Table of contents

Training neural networks using the deep learning experiment builder (Watson Machine Learning)

This topic describes how to train a neural network using the experiment builder in Watson Studio.

Service To build deep learning experiments, you must have access to Watson Machine Learning Accelerator, which is not installed by default as part of IBM Watson Machine Learning. An administrator must install Watson Machine Learning Accelerator on the IBM Cloud Pak for Data platform and provide you with user access.

As a data scientist, you need to train thousands of models to identify the right combination of data in conjunction with hyperparameters to optimize the performance of your neural networks. You want to perform more experiments and faster. You want to train deeper neural networks and explore more complicated hyperparameter spaces. IBM Watson Machine Learning accelerates this iterative cycle by simplifying the process to train models in parallel with an auto-allocated GPU compute containers.

To try the Deep Learning Experiment Builder for yourself, follow the steps in this Experiment builder tutorial to build and run an experiment that predicts handwritten digits.

Prerequisites for creating deep learning experiments

The following are required for creating experiments:

  • A deployment space where you can evaluate the training assets. If there is no associated training space associated with the current project you will be prompted to create one.
  • Access to the storage space your administrator has established and know the path where you can upload training files.
  • A training definition which contains model building code and metadata about how to run the training
  • User access to Watson Machine Learning Accelerator with the same User ID you use for Watson Studio. Watson Machine Learning Accelerator is a component required to run experiments.

Create a new deep learning experiment

  1. Open a project.

  2. Click Add to project and choose Deep learning experiment.

Define deep learning experiment details

Set a name for the experiment and an optional description.

Specify the source files folder where you have stored your training data. The path should point to a local repository on Watson Machine Learning Accelerator that your system administrator has set up for your use.

Associate training definitions

You must associate one or more training definitions to this experiment. You can associate multiple training definitions as part of running an experiment. Training definitions can be a mix of either existing training definitions or ones that you create as part of the process.

  1. Click Add training definition.

  2. Choose whether to create a new training definition or use an existing training definition.

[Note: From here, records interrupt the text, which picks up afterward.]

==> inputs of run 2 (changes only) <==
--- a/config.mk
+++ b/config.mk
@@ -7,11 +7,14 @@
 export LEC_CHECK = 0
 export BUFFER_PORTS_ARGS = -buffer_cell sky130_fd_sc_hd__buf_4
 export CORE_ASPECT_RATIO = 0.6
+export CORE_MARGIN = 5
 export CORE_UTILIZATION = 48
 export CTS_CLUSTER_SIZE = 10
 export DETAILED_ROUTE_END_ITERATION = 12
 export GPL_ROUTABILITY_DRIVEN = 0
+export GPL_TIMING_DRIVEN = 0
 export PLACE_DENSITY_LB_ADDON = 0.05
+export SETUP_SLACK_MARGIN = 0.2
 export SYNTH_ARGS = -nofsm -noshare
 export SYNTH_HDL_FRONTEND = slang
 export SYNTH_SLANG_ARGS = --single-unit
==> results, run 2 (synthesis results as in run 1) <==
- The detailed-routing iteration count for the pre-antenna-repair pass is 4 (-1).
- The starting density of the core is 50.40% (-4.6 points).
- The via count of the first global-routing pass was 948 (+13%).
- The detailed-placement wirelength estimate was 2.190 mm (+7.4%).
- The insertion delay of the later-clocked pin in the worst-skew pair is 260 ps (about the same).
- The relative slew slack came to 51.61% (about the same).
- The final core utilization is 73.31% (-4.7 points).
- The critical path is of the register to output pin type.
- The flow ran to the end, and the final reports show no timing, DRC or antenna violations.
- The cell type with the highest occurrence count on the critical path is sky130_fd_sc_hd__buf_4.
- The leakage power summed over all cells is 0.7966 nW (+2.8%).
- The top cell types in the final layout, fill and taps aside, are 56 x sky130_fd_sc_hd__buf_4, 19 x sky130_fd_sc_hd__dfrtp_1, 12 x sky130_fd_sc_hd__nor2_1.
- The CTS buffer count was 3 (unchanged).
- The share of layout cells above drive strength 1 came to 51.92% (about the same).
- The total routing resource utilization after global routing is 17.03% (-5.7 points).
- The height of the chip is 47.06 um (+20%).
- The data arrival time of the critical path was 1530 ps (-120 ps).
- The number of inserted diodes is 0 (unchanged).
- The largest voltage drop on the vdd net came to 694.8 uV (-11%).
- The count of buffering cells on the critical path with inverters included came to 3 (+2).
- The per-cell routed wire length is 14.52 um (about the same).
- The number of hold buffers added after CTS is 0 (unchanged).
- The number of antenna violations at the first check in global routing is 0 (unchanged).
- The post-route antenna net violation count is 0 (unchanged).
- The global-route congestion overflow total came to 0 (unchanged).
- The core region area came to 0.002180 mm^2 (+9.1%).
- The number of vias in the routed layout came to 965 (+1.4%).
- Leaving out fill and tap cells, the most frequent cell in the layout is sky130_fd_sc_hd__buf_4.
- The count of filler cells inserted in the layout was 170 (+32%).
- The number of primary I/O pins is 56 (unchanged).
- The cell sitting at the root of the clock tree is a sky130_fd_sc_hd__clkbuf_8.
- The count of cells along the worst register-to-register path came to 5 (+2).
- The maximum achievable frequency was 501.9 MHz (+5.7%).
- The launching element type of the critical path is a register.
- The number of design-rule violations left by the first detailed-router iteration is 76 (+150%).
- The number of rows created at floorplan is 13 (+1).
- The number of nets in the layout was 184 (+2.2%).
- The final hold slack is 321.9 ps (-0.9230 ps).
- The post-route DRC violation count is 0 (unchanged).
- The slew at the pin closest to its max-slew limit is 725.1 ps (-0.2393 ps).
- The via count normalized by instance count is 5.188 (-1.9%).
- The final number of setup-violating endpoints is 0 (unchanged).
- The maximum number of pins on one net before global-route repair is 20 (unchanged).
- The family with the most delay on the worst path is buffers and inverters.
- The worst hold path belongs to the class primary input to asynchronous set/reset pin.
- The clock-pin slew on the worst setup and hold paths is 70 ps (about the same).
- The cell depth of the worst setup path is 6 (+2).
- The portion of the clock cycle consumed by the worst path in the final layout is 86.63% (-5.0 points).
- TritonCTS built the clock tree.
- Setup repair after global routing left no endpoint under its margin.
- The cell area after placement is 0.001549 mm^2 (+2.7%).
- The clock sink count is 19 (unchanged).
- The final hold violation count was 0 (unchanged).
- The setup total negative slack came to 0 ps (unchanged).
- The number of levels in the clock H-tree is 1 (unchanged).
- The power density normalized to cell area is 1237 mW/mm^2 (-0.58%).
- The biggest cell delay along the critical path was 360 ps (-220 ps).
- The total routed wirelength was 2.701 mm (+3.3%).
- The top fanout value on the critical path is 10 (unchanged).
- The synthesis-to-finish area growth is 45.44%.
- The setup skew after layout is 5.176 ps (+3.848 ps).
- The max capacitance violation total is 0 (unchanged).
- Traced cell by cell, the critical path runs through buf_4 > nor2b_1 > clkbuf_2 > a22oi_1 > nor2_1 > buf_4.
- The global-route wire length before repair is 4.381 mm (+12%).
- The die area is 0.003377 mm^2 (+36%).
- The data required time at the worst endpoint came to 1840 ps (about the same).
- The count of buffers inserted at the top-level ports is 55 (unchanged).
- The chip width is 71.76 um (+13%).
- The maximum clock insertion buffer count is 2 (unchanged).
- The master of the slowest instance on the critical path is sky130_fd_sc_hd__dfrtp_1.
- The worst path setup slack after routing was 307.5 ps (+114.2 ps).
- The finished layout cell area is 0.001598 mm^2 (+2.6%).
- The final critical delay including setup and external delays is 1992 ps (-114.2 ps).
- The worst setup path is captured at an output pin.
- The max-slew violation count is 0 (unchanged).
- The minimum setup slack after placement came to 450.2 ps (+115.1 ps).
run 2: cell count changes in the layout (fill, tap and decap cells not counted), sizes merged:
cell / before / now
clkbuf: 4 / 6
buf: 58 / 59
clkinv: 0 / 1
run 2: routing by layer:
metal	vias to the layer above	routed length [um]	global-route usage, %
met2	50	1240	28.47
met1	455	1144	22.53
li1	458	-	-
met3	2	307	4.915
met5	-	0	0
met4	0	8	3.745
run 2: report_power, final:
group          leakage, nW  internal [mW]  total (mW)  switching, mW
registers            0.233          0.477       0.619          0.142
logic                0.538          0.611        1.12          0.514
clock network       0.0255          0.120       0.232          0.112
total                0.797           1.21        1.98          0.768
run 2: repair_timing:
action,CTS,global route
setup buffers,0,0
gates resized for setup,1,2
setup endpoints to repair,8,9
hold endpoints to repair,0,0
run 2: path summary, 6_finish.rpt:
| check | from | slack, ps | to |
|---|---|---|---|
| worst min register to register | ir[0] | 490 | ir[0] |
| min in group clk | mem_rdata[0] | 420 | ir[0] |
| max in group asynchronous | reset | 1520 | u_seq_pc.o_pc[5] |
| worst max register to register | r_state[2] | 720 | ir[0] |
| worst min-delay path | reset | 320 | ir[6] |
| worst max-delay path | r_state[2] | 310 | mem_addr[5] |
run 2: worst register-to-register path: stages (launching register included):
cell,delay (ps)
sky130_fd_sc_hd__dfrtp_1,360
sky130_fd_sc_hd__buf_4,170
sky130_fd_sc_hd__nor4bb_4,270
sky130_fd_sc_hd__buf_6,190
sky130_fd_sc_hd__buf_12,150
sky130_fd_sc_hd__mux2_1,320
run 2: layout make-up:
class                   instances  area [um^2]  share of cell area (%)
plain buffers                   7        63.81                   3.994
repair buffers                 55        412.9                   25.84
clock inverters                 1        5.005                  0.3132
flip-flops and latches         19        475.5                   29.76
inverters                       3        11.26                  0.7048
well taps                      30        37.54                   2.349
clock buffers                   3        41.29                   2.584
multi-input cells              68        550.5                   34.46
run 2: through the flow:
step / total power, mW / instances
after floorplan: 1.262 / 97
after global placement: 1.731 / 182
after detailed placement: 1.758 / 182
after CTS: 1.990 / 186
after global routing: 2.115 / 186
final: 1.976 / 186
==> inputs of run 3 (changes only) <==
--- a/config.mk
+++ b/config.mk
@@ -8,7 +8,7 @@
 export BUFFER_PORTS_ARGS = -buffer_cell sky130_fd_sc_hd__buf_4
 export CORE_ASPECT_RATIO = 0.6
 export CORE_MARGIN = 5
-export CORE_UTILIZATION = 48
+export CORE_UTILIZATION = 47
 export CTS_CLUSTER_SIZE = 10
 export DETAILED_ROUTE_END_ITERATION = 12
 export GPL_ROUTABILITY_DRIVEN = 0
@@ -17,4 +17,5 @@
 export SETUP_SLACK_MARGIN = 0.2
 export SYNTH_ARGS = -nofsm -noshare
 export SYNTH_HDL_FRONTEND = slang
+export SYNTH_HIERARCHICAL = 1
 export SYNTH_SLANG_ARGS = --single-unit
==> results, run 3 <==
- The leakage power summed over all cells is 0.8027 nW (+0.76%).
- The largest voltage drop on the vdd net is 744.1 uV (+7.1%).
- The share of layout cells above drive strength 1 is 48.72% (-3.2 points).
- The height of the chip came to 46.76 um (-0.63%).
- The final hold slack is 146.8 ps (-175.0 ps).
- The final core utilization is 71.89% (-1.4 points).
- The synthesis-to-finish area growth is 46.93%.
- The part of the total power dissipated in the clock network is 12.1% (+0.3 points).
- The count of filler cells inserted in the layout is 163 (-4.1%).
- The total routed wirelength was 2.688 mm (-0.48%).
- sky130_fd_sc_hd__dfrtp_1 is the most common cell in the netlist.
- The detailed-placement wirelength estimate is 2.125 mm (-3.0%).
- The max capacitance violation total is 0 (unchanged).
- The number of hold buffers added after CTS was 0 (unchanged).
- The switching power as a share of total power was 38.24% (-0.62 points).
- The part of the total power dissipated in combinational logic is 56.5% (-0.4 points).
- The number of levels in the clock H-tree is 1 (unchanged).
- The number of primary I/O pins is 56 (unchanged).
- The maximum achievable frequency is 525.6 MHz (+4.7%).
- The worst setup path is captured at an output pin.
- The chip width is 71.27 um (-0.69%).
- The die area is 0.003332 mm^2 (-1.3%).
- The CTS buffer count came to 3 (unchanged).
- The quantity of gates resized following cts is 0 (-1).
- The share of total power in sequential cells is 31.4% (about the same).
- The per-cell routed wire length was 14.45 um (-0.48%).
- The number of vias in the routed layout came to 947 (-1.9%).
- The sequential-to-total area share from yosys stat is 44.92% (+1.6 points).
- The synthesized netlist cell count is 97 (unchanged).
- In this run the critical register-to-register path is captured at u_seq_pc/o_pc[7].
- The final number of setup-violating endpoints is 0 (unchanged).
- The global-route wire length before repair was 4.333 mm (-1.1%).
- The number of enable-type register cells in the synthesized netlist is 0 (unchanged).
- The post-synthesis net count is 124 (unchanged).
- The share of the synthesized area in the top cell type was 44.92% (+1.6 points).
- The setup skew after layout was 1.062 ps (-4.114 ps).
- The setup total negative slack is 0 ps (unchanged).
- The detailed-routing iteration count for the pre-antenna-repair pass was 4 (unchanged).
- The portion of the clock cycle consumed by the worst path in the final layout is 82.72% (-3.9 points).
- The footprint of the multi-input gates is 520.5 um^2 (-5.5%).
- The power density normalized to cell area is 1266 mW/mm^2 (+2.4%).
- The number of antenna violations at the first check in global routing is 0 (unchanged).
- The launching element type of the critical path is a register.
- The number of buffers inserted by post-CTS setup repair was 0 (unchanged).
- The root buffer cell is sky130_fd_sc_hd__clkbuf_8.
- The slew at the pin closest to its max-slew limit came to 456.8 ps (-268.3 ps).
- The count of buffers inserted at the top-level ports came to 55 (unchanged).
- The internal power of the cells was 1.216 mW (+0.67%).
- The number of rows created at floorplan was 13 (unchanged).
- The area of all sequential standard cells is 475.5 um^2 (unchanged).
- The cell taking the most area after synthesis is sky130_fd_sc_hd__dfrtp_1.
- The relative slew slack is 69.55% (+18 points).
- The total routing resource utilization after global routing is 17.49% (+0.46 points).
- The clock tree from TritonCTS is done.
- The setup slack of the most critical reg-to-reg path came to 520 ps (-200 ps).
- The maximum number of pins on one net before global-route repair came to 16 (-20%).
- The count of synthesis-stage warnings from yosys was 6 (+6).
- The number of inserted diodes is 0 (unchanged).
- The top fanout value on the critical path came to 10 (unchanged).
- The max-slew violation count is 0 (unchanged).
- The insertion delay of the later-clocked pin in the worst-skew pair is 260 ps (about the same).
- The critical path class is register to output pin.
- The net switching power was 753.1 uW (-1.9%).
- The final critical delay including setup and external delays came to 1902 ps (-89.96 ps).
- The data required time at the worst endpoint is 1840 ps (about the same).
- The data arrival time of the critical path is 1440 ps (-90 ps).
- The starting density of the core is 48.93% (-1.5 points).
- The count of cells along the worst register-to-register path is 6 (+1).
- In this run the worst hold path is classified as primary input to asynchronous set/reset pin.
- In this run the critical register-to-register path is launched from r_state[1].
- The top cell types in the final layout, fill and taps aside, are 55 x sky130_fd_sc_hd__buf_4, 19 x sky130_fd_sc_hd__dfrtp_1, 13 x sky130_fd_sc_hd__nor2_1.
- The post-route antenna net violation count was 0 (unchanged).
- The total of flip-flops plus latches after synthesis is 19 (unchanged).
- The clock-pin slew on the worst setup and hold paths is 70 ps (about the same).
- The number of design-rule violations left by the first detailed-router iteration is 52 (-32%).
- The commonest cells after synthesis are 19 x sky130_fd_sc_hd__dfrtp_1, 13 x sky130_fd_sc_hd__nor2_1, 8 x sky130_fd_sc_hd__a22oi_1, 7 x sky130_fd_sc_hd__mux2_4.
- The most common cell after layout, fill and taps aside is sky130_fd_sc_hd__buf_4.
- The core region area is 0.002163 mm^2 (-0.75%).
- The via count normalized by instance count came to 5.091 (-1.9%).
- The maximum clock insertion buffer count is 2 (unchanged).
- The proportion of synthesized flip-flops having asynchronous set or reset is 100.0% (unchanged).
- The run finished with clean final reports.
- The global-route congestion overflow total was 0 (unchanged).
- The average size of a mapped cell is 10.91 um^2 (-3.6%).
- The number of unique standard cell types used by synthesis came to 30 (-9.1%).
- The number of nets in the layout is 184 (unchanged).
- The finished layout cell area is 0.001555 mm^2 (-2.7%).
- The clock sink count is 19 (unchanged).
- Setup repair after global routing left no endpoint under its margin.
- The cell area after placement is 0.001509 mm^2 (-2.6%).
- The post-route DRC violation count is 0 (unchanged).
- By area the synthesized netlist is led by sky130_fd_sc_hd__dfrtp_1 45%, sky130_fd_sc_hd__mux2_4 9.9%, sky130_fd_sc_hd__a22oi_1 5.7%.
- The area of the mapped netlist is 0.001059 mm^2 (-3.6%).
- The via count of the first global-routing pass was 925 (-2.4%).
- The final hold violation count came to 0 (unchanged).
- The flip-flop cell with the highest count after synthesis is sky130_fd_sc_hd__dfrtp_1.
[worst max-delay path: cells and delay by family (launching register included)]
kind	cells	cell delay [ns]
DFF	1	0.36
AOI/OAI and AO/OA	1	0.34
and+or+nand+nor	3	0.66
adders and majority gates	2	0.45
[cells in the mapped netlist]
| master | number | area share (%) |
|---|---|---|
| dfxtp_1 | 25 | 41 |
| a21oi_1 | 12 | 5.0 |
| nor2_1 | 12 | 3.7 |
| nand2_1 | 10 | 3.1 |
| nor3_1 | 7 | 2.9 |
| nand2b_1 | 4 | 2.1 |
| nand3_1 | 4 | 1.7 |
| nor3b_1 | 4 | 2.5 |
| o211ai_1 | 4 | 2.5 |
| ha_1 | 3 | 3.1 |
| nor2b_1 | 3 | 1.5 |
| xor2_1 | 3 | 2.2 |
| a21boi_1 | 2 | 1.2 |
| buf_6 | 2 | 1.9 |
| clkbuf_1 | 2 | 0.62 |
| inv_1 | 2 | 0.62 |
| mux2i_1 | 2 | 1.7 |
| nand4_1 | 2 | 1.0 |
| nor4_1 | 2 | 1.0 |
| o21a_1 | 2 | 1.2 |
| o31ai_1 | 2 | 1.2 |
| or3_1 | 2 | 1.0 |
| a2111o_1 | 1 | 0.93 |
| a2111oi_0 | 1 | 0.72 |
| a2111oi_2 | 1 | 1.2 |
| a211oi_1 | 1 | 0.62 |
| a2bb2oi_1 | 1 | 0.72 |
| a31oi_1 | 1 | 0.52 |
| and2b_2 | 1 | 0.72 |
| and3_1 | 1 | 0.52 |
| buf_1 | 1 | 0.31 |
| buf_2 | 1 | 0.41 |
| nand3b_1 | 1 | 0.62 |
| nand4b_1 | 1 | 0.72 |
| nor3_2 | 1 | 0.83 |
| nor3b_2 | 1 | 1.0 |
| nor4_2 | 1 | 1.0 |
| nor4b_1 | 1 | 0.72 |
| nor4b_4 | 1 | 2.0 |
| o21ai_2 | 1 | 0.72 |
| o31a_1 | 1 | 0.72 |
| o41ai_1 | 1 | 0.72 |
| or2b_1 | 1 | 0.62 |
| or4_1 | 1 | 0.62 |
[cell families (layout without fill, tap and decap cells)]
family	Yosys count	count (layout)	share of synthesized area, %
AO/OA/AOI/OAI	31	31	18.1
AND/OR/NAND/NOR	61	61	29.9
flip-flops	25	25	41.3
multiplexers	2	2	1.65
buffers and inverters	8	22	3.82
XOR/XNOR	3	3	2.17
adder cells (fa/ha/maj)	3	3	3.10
<file path="config.mk">
export PLATFORM = sky130hd
export DESIGN_NAME = issue_scoreboard
export DESIGN_NICKNAME = d
export VERILOG_FILES = /design/src/rtl/issue_scoreboard_pkg.sv /design/src/rtl/sb_busy_table.sv /design/src/rtl/issue_scoreboard.sv
export SDC_FILE = /design/constraint.sdc
export NUM_CORES = 1
export LEC_CHECK = 0
export ABC_AREA = 1
export CAP_MARGIN = 20
export CORE_UTILIZATION = 48
export DETAILED_ROUTE_END_ITERATION = 12
export GPL_TIMING_DRIVEN = 0
export PLACE_DENSITY = 0.82
export SYNTH_ARGS = -nofsm -noshare
export SYNTH_HDL_FRONTEND = slang
export SYNTH_SLANG_ARGS = --single-unit
</file>
<file path="constraint.sdc">
create_clock -name clk -period 2.8 [get_ports clk]
set_input_delay 0.56 -clock clk [delete_from_list [all_inputs] [get_ports clk]]
set_output_delay 0.56 -clock clk [all_outputs]
set_load 0.03 [all_outputs]
</file>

    • To create a new training definition, click the New tab and specify the options for the training definition.
    • To choose an existing training definition, click the Existing tab and choose the training definition file.

Creating a new training definition

  1. Type a unique name and a description.

  2. Choose a .zip file that has the Python code that you have set up to indicate the metrics to use for training runs. To see a sample of training definition code, see Experiment builder tutorial. Note that when running an experiment on Watson Studio Local, you specify the data directory where your training data is stored in the training definition. For example:

     data_dir= os.environ["DATA_DIR"];
     train_images_file = data_dir + "/" + train_images_file
     train_labels_file = data_dir + "/" + train_labels_file
     test_images_file = data_dir + "/" + test_images_file
     test_labels_file = data_dir + "/" + test_labels_file
  3. From the Frameworks box, select the appropriate framework. This must be compatible with the code you use in the Python file.

  4. In the Execution command box, enter the execution command that can be used to execute the Python code. The execution command must reference the Python code and can optionally pass the name of training files if that is how your experiment is structured.

    For example: --trainImagesFile train-images-idx3-ubyte.gz --trainLabelsFile train-labels-idx1-ubyte.gz --testImagesFile t10k-images-idx3-ubyte.gz --testLabelsFile t10k-labels-idx1-ubyte.gz --learningRate 0.001 --trainingIters 6000
  5. In the Attributes during this experiment section, select a compute plan, which determines the number and size of GPUs to use for the experiment.

  6. Select the distributed training type and the maximum number of nodes.

  7. Create the training definition and run the experiment.

  8. Click Create and run for a completed training run to save the run as a model, then assign a name. The model will display on the Assets page for the project. From there you can deploy the model to a space and pass it sample data to generate predictions.